TASK TO COMPLETE: Return every line from the records below with the string "endpoints".

═════ DATA FOR THE TASK

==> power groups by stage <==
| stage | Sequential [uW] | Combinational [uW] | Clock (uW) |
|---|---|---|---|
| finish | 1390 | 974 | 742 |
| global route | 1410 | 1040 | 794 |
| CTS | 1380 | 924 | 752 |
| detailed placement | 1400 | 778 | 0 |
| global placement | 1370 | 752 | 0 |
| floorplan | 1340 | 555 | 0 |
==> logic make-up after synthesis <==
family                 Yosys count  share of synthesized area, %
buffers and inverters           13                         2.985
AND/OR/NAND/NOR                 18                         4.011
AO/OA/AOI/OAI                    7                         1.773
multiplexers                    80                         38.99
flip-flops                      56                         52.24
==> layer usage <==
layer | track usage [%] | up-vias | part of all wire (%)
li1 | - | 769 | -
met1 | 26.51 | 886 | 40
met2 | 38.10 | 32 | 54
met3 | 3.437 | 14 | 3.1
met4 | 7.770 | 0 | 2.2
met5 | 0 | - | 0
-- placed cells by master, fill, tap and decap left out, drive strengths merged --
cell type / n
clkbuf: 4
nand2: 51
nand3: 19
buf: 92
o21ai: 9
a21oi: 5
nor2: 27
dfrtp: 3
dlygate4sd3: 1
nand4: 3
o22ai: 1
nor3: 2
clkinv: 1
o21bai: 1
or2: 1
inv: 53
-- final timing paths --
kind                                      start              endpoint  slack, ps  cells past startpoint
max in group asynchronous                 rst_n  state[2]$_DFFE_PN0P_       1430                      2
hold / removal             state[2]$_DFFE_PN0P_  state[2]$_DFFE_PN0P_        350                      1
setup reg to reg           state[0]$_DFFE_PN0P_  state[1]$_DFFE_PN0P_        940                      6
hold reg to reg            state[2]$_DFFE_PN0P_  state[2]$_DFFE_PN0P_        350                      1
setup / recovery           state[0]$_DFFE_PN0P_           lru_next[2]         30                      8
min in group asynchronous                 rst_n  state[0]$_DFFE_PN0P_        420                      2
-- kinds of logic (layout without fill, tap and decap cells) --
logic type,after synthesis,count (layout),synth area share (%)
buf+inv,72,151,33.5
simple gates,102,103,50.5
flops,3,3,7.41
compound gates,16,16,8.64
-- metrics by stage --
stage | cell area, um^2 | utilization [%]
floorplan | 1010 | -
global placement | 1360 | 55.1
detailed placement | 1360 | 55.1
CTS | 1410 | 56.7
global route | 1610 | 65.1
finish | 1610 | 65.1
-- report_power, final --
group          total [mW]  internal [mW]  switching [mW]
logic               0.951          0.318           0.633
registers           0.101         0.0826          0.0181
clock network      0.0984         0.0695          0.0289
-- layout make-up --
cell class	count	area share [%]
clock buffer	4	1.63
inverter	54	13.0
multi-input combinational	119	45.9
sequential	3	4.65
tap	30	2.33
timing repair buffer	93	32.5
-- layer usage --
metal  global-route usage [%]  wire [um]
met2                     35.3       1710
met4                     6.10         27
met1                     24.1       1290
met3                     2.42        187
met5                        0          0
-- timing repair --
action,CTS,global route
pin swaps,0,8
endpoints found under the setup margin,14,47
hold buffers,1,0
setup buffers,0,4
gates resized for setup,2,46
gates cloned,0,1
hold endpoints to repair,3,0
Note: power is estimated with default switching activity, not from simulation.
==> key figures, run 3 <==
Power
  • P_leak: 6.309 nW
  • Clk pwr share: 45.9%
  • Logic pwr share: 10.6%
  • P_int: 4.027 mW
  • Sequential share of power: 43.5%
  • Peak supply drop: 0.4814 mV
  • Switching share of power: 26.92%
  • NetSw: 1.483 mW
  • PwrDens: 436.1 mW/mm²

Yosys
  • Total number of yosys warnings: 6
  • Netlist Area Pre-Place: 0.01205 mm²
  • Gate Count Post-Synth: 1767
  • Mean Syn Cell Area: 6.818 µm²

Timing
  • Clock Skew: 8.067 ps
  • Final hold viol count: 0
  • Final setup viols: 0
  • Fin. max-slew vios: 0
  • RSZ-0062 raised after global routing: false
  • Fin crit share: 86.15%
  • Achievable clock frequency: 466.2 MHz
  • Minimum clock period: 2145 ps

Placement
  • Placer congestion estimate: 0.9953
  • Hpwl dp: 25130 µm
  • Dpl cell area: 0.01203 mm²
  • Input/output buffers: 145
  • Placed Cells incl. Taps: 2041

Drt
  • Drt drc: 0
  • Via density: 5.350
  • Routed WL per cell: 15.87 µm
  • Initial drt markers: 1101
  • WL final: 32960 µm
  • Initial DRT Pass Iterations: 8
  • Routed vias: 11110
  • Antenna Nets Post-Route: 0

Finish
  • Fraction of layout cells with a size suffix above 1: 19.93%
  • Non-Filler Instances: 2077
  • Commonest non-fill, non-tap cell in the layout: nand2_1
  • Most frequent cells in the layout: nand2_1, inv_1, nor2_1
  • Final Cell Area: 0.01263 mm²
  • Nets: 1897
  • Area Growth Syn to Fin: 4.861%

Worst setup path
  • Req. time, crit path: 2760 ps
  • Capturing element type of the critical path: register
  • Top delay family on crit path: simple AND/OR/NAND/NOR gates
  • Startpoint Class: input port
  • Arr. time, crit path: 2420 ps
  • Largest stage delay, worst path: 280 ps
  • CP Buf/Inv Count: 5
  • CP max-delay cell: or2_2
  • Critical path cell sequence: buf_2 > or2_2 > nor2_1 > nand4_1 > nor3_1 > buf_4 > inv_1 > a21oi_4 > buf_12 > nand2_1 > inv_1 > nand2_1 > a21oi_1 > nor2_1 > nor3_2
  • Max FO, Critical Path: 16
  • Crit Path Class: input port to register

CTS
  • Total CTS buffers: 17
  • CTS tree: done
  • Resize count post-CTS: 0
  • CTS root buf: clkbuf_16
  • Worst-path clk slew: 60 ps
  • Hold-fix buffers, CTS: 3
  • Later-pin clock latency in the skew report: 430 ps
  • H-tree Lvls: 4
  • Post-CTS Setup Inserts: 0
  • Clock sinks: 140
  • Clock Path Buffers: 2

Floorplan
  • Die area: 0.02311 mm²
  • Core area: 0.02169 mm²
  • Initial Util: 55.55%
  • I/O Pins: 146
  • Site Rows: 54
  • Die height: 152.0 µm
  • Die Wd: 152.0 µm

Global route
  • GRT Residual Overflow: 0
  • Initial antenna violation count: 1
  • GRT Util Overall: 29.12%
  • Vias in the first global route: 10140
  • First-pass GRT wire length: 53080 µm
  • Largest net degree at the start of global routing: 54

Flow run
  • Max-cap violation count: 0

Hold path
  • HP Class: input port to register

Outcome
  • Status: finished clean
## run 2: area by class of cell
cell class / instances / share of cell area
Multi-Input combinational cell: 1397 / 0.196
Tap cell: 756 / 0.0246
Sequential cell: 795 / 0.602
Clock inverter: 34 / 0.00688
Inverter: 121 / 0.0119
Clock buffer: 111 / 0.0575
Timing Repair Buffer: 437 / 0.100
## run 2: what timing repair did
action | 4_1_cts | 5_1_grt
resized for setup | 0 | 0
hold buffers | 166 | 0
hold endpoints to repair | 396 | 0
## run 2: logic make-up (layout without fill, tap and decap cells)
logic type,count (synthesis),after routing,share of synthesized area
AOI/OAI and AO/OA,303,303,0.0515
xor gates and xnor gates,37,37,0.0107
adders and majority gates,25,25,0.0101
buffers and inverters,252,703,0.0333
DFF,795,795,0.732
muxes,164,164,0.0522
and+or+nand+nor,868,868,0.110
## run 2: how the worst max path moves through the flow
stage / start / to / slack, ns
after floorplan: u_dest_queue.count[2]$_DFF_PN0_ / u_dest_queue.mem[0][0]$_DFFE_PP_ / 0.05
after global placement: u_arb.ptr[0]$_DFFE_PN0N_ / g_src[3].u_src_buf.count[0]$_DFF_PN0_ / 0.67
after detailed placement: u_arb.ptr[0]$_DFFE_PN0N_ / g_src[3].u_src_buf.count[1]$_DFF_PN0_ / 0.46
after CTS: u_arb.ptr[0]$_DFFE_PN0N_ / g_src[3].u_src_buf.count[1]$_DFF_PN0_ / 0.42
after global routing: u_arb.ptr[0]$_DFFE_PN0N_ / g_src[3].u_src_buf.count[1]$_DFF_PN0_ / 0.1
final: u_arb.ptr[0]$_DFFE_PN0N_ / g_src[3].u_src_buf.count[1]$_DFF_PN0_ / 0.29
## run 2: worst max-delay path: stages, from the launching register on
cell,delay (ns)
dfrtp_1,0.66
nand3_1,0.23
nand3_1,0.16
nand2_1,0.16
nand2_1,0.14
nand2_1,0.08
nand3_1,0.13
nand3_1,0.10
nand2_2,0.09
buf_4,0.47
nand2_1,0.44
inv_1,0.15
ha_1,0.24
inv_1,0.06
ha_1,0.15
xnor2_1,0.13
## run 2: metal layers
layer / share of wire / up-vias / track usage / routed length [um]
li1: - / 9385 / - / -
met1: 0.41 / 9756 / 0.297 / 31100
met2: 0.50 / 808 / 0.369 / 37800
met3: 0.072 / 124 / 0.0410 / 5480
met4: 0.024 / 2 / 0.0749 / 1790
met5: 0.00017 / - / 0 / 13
## src/alu_pkg.sv

```systemverilog
package alu_pkg;

	typedef logic [31:0] word_t;	// Operand, result, HI and LO
	typedef logic [4:0]  shamt_t;	// Shift amount

	localparam int SHAMT_LSB    = 6;	// Immediate shamt position inside b
	localparam int MULDIV_STEPS = 32;	// One step per bit

	// Encoding of the ALU control field
	typedef enum logic [4:0] {
		OP_AND    = 5'b00000,
		OP_OR     = 5'b00001,
		OP_XOR    = 5'b00010,
		OP_ADDU   = 5'b00011,
		OP_SUBU   = 5'b00100,
		OP_SLTU   = 5'b00101,
		OP_SLT    = 5'b00110,
		OP_MULTU  = 5'b00111,
		OP_MULT   = 5'b01000,
		OP_SLL    = 5'b01001,
		OP_SLLV   = 5'b01010,
		OP_SRA    = 5'b01011,
		OP_SRL    = 5'b01100,
		OP_SRAV   = 5'b01101,
		OP_SRLV   = 5'b01110,
		OP_DIV    = 5'b01111,
		OP_DIVU   = 5'b10000,
		OP_MFHI   = 5'b10001,
		OP_MFLO   = 5'b10010,
		OP_BLTZ   = 5'b10011,
		OP_BLTZAL = 5'b10100,
		OP_BGTZ   = 5'b10101,
		OP_BEQZ   = 5'b10110,
		OP_BNEZ   = 5'b10111,
		OP_LUI    = 5'b11000,
		OP_JR     = 5'b11001
	} alu_op_t;

	typedef enum logic [1:0] {HS_IDLE, HS_BUSY, HS_WAIT_DROP} hs_state_t;

	typedef enum logic [1:0] {MD_IDLE, MD_RUN, MD_FIX_SIGN, MD_DONE} md_state_t;

	function automatic logic is_muldiv(input alu_op_t op);
		return (op == OP_MULTU) || (op == OP_MULT) || (op == OP_DIV) || (op == OP_DIVU);
	endfunction

endpackage

```

## src/op_capture.sv

```systemverilog
`timescale 1ns/1ps

module op_capture import alu_pkg::*; (
	input  logic    clk,
	input  logic    rst_n,
	input  logic    in_req,
	input  alu_op_t in_op,
	input  word_t   in_a,
	input  word_t   in_b,
	output logic    in_ack,
	input  logic    free,
	output logic    start,
	output alu_op_t op,
	output word_t   a,
	output word_t   b
);

	hs_state_t state;
	logic      free_q;	// Previous free for edge detect
	logic      result_back;	// Last result fully handed off
	logic      accept;

	assign accept = (state == HS_IDLE) && in_req && free && result_back;

	always_ff @(posedge clk) begin
		if (!rst_n) begin
			state       <= HS_IDLE;
			in_ack      <= 1'b0;
			start       <= 1'b0;
			free_q      <= 1'b1;
			result_back <= 1'b1;
		end else begin
			start  <= 1'b0;	// Single cycle pulse
			free_q <= free;
			if (free && !free_q)
				result_back <= 1'b1;	// Output handshake finished
			case (state)
				HS_IDLE: begin
					if (accept) begin
						in_ack      <= 1'b1;
						start       <= 1'b1;
						result_back <= 1'b0;
						state       <= HS_WAIT_DROP;
					end
				end
				HS_WAIT_DROP: begin
					if (!in_req) begin	// Source released request
						in_ack <= 1'b0;
						state  <= HS_BUSY;
					end
				end
				HS_BUSY: begin
					if (result_back)
						state <= HS_IDLE;
				end
				default: state <= HS_IDLE;
			endcase
		end
	end

	always_ff @(posedge clk) begin
		if (accept) begin	// Operands held until next accept
			op <= in_op;
			a  <= in_a;
			b  <= in_b;
		end
	end

endmodule

```

## src/alu_core.sv

```systemverilog
`timescale 1ns/1ps

module alu_core import alu_pkg::*; (
	input  logic    clk,
	input  logic    rst_n,
	input  logic    start,
	input  alu_op_t op,
	input  word_t   a,
	input  word_t   b,
	input  word_t   hi,
	input  word_t   lo,
	input  logic    md_done,
	output logic    res_valid,
	output word_t   res_y,
	output logic    res_zero
);

	word_t  alu_y;
	shamt_t sh_imm;
	shamt_t sh_var;
	logic   md_pend;	// Waiting on the mul/div unit

	assign sh_imm = b[SHAMT_LSB +: 5];	// shamt field of the instruction
	assign sh_var = b[4:0];

	always_comb begin
		alu_y = '0;
		case (op)
			OP_AND:  alu_y = a & b;
			OP_OR:   alu_y = a | b;
			OP_XOR:  alu_y = a ^ b;
			OP_ADDU: alu_y = a + b;
			OP_SUBU: alu_y = a - b;
			OP_SLTU: alu_y = {31'b0, a < b};
			OP_SLT:  alu_y = {31'b0, $signed(a) < $signed(b)};
			OP_SLL:  alu_y = a << sh_imm;
			OP_SLLV: alu_y = a << sh_var;
			OP_SRA:  alu_y = $signed(a) >>> sh_imm;	// Sign fill
			OP_SRL:  alu_y = a >> sh_imm;
			OP_SRAV: alu_y = $signed(a) >>> sh_var;
			OP_SRLV: alu_y = a >> sh_var;
			OP_MFHI: alu_y = hi;
			OP_MFLO: alu_y = lo;

			// Branch tests give 0 when taken
			OP_BLTZ,
			OP_BLTZAL: alu_y = ($signed(a) < 0) ? 32'd0 : 32'd1;
			OP_BGTZ:   alu_y = ($signed(a) > 0) ? 32'd0 : 32'd1;
			OP_BEQZ:   alu_y = (a == '0) ? 32'd0 : 32'd1;
			OP_BNEZ:   alu_y = (a != '0) ? 32'd0 : 32'd1;

			OP_LUI:  alu_y = b << 16;
			OP_JR:   alu_y = a;	// Target passes straight through
			default: alu_y = '0;	// Mul/div result comes from lo
		endcase
	end

	always_ff @(posedge clk) begin
		if (!rst_n) begin
			res_valid <= 1'b0;
			md_pend   <= 1'b0;
		end else begin
			res_valid <= 1'b0;
			if (start) begin
				if (is_muldiv(op))
					md_pend <= 1'b1;
				else
					res_valid <= 1'b1;
			end else if (md_pend && md_done) begin
				md_pend   <= 1'b0;
				res_valid <= 1'b1;	// New LO is the result
			end
		end
	end

	always_ff @(posedge clk) begin
		if (start && !is_muldiv(op)) begin
			res_y    <= alu_y;
			res_zero <= (alu_y == '0);
		end else if (md_pend && md_done) begin
			res_y    <= lo;
			res_zero <= (lo == '0);
		end
	end

endmodule

```

## src/muldiv_unit.sv

```systemverilog
`timescale 1ns/1ps

module muldiv_unit import alu_pkg::*; (
	input  logic    clk,
	input  logic    rst_n,
	input  logic    start,
	input  alu_op_t op,
	input  word_t   a,
	input  word_t   b,
	output word_t   hi,
	output word_t   lo,
	output logic    md_done
);

	md_state_t   state;
	logic [5:0]  step_cnt;
	logic        md_start;
	logic        is_signed;
	logic        is_mul;
	word_t       mag_a;
	word_t       mag_b;

	word_t       acc_hi;	// Partial product or remainder
	word_t       acc_lo;	// Multiplier or quotient bits
	word_t       opnd;	// Multiplicand or divisor
	logic        mode_mul;
	logic        neg_q;	// Negate product or quotient
	logic        neg_r;	// Negate remainder

	logic [32:0] mul_sum;
	logic [32:0] div_shift;
	logic [32:0] div_diff;
	logic        div_ge;
	word_t       div_rem;
	logic [63:0] prod_fix;

	assign md_start  = start && is_muldiv(op) && (state == MD_IDLE);
	assign is_signed = (op == OP_MULT) || (op == OP_DIV);
	assign is_mul    = (op == OP_MULT) || (op == OP_MULTU);
	assign mag_a     = (is_signed && a[31]) ? -a : a;
	assign mag_b     = (is_signed && b[31]) ? -b : b;
	assign md_done   = (state == MD_DONE);

	always_comb begin
		mul_sum   = {1'b0, acc_hi} + (acc_lo[0] ? {1'b0, opnd} : 33'd0);
		div_shift = {acc_hi, acc_lo[31]};
		div_diff  = div_shift - {1'b0, opnd};
		div_ge    = (div_shift >= {1'b0, opnd});	// Restoring step
		div_rem   = div_ge ? div_diff[31:0] : div_shift[31:0];
		prod_fix  = neg_q ? -{acc_hi, acc_lo} : {acc_hi, acc_lo};
	end

	always_ff @(posedge clk) begin
		if (!rst_n) begin
			state    <= MD_IDLE;
			step_cnt <= '0;
			hi       <= '0;
			lo       <= '0;
		end else begin
			case (state)
				MD_IDLE: begin
					if (md_start) begin
						step_cnt <= '0;
						state    <= MD_RUN;
					end
				end
				MD_RUN: begin
					step_cnt <= step_cnt + 6'd1;
					if (step_cnt == 6'(MULDIV_STEPS - 1))
						state <= MD_FIX_SIGN;
				end
				MD_FIX_SIGN: begin
					if (mode_mul) begin
						hi <= prod_fix[63:32];
						lo <= prod_fix[31:0];
					end else begin
						hi <= neg_r ? -acc_hi : acc_hi;	// Sign of dividend
						lo <= neg_q ? -acc_lo : acc_lo;
					end
					state <= MD_DONE;
				end
				MD_DONE: state <= MD_IDLE;
				default: state <= MD_IDLE;
			endcase
		end
	end

	always_ff @(posedge clk) begin
		if (md_start) begin
			mode_mul <= is_mul;
			// Divide by zero keeps an unsigned all-ones quotient
			neg_q    <= is_signed && (a[31] ^ b[31]) && (is_mul || b != '0);
			neg_r    <= is_signed && a[31];
			acc_hi   <= '0;
			acc_lo   <= is_mul ? mag_b : mag_a;
			opnd     <= is_mul ? mag_a : mag_b;
		end else if (state == MD_RUN) begin
			if (mode_mul) begin
				{acc_hi, acc_lo} <= {mul_sum, acc_lo[31:1]};
			end else begin
				acc_hi <= div_rem;
				acc_lo <= {acc_lo[30:0], div_ge};	// Shift in quotient bit
			end
		end
	end

endmodule

```

## src/result_sender.sv

```systemverilog
`timescale 1ns/1ps

module result_sender import alu_pkg::*; (
	input  logic  clk,
	input  logic  rst_n,
	input  logic  res_valid,
	input  word_t res_y,
	input  logic  res_zero,
	output logic  out_req,
	output word_t out_y,
	output logic  out_zero,
	input  logic  out_ack,
	output logic  free
);

	hs_state_t state;

	assign out_req = (state == HS_BUSY);
	assign free    = (state == HS_IDLE);	// Ready for the next result

	always_ff @(posedge clk) begin
		if (!rst_n) begin
			state <= HS_IDLE;
		end else begin
			case (state)
				HS_IDLE: begin
					if (res_valid)
						state <= HS_BUSY;
				end
				HS_BUSY: begin
					if (out_ack)	// Sink took the data
						state <= HS_WAIT_DROP;
				end
				HS_WAIT_DROP: begin
					if (!out_ack)
						state <= HS_IDLE;
				end
				default: state <= HS_IDLE;
			endcase
		end
	end

	// Data stays put for the whole handshake
	always_ff @(posedge clk) begin
		if (state == HS_IDLE && res_valid) begin
			out_y    <= res_y;
			out_zero <= res_zero;
		end
	end

endmodule

```

## src/exec_unit.sv

```systemverilog
`timescale 1ns/1ps

module exec_unit import alu_pkg::*; (
	input  logic    clk,
	input  logic    rst_n,
	input  logic    in_req,
	input  alu_op_t in_op,
	input  word_t   in_a,
	input  word_t   in_b,
	output logic    in_ack,
	output logic    out_req,
	output word_t   out_y,
	output logic    out_zero,
	input  logic    out_ack
);

	logic    start;
	alu_op_t op;
	word_t   a;
	word_t   b;
	word_t   hi;
	word_t   lo;
	logic    md_done;
	logic    res_valid;
	word_t   res_y;
	logic    res_zero;
	logic    free;

	op_capture u_capture (
		.clk(clk), .rst_n(rst_n), .in_req(in_req), .in_op(in_op), .in_a(in_a),
		.in_b(in_b), .in_ack(in_ack), .free(free), .start(start), .op(op), .a(a), .b(b)
	);

	alu_core u_alu (
		.clk(clk), .rst_n(rst_n), .start(start), .op(op), .a(a), .b(b), .hi(hi), .lo(lo),
		.md_done(md_done), .res_valid(res_valid), .res_y(res_y), .res_zero(res_zero)
	);

	muldiv_unit u_muldiv (
		.clk(clk), .rst_n(rst_n), .start(start), .op(op), .a(a), .b(b),
		.hi(hi), .lo(lo), .md_done(md_done)
	);

	result_sender u_sender (
		.clk(clk), .rst_n(rst_n), .res_valid(res_valid), .res_y(res_y),
		.res_zero(res_zero), .out_req(out_req), .out_y(out_y), .out_zero(out_zero),
		.out_ack(out_ack), .free(free)
	);

endmodule

```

══════════

RESPONSE AREA:
endpoints found under the setup margin,14,47
hold endpoints to repair,3,0
hold endpoints to repair | 396 | 0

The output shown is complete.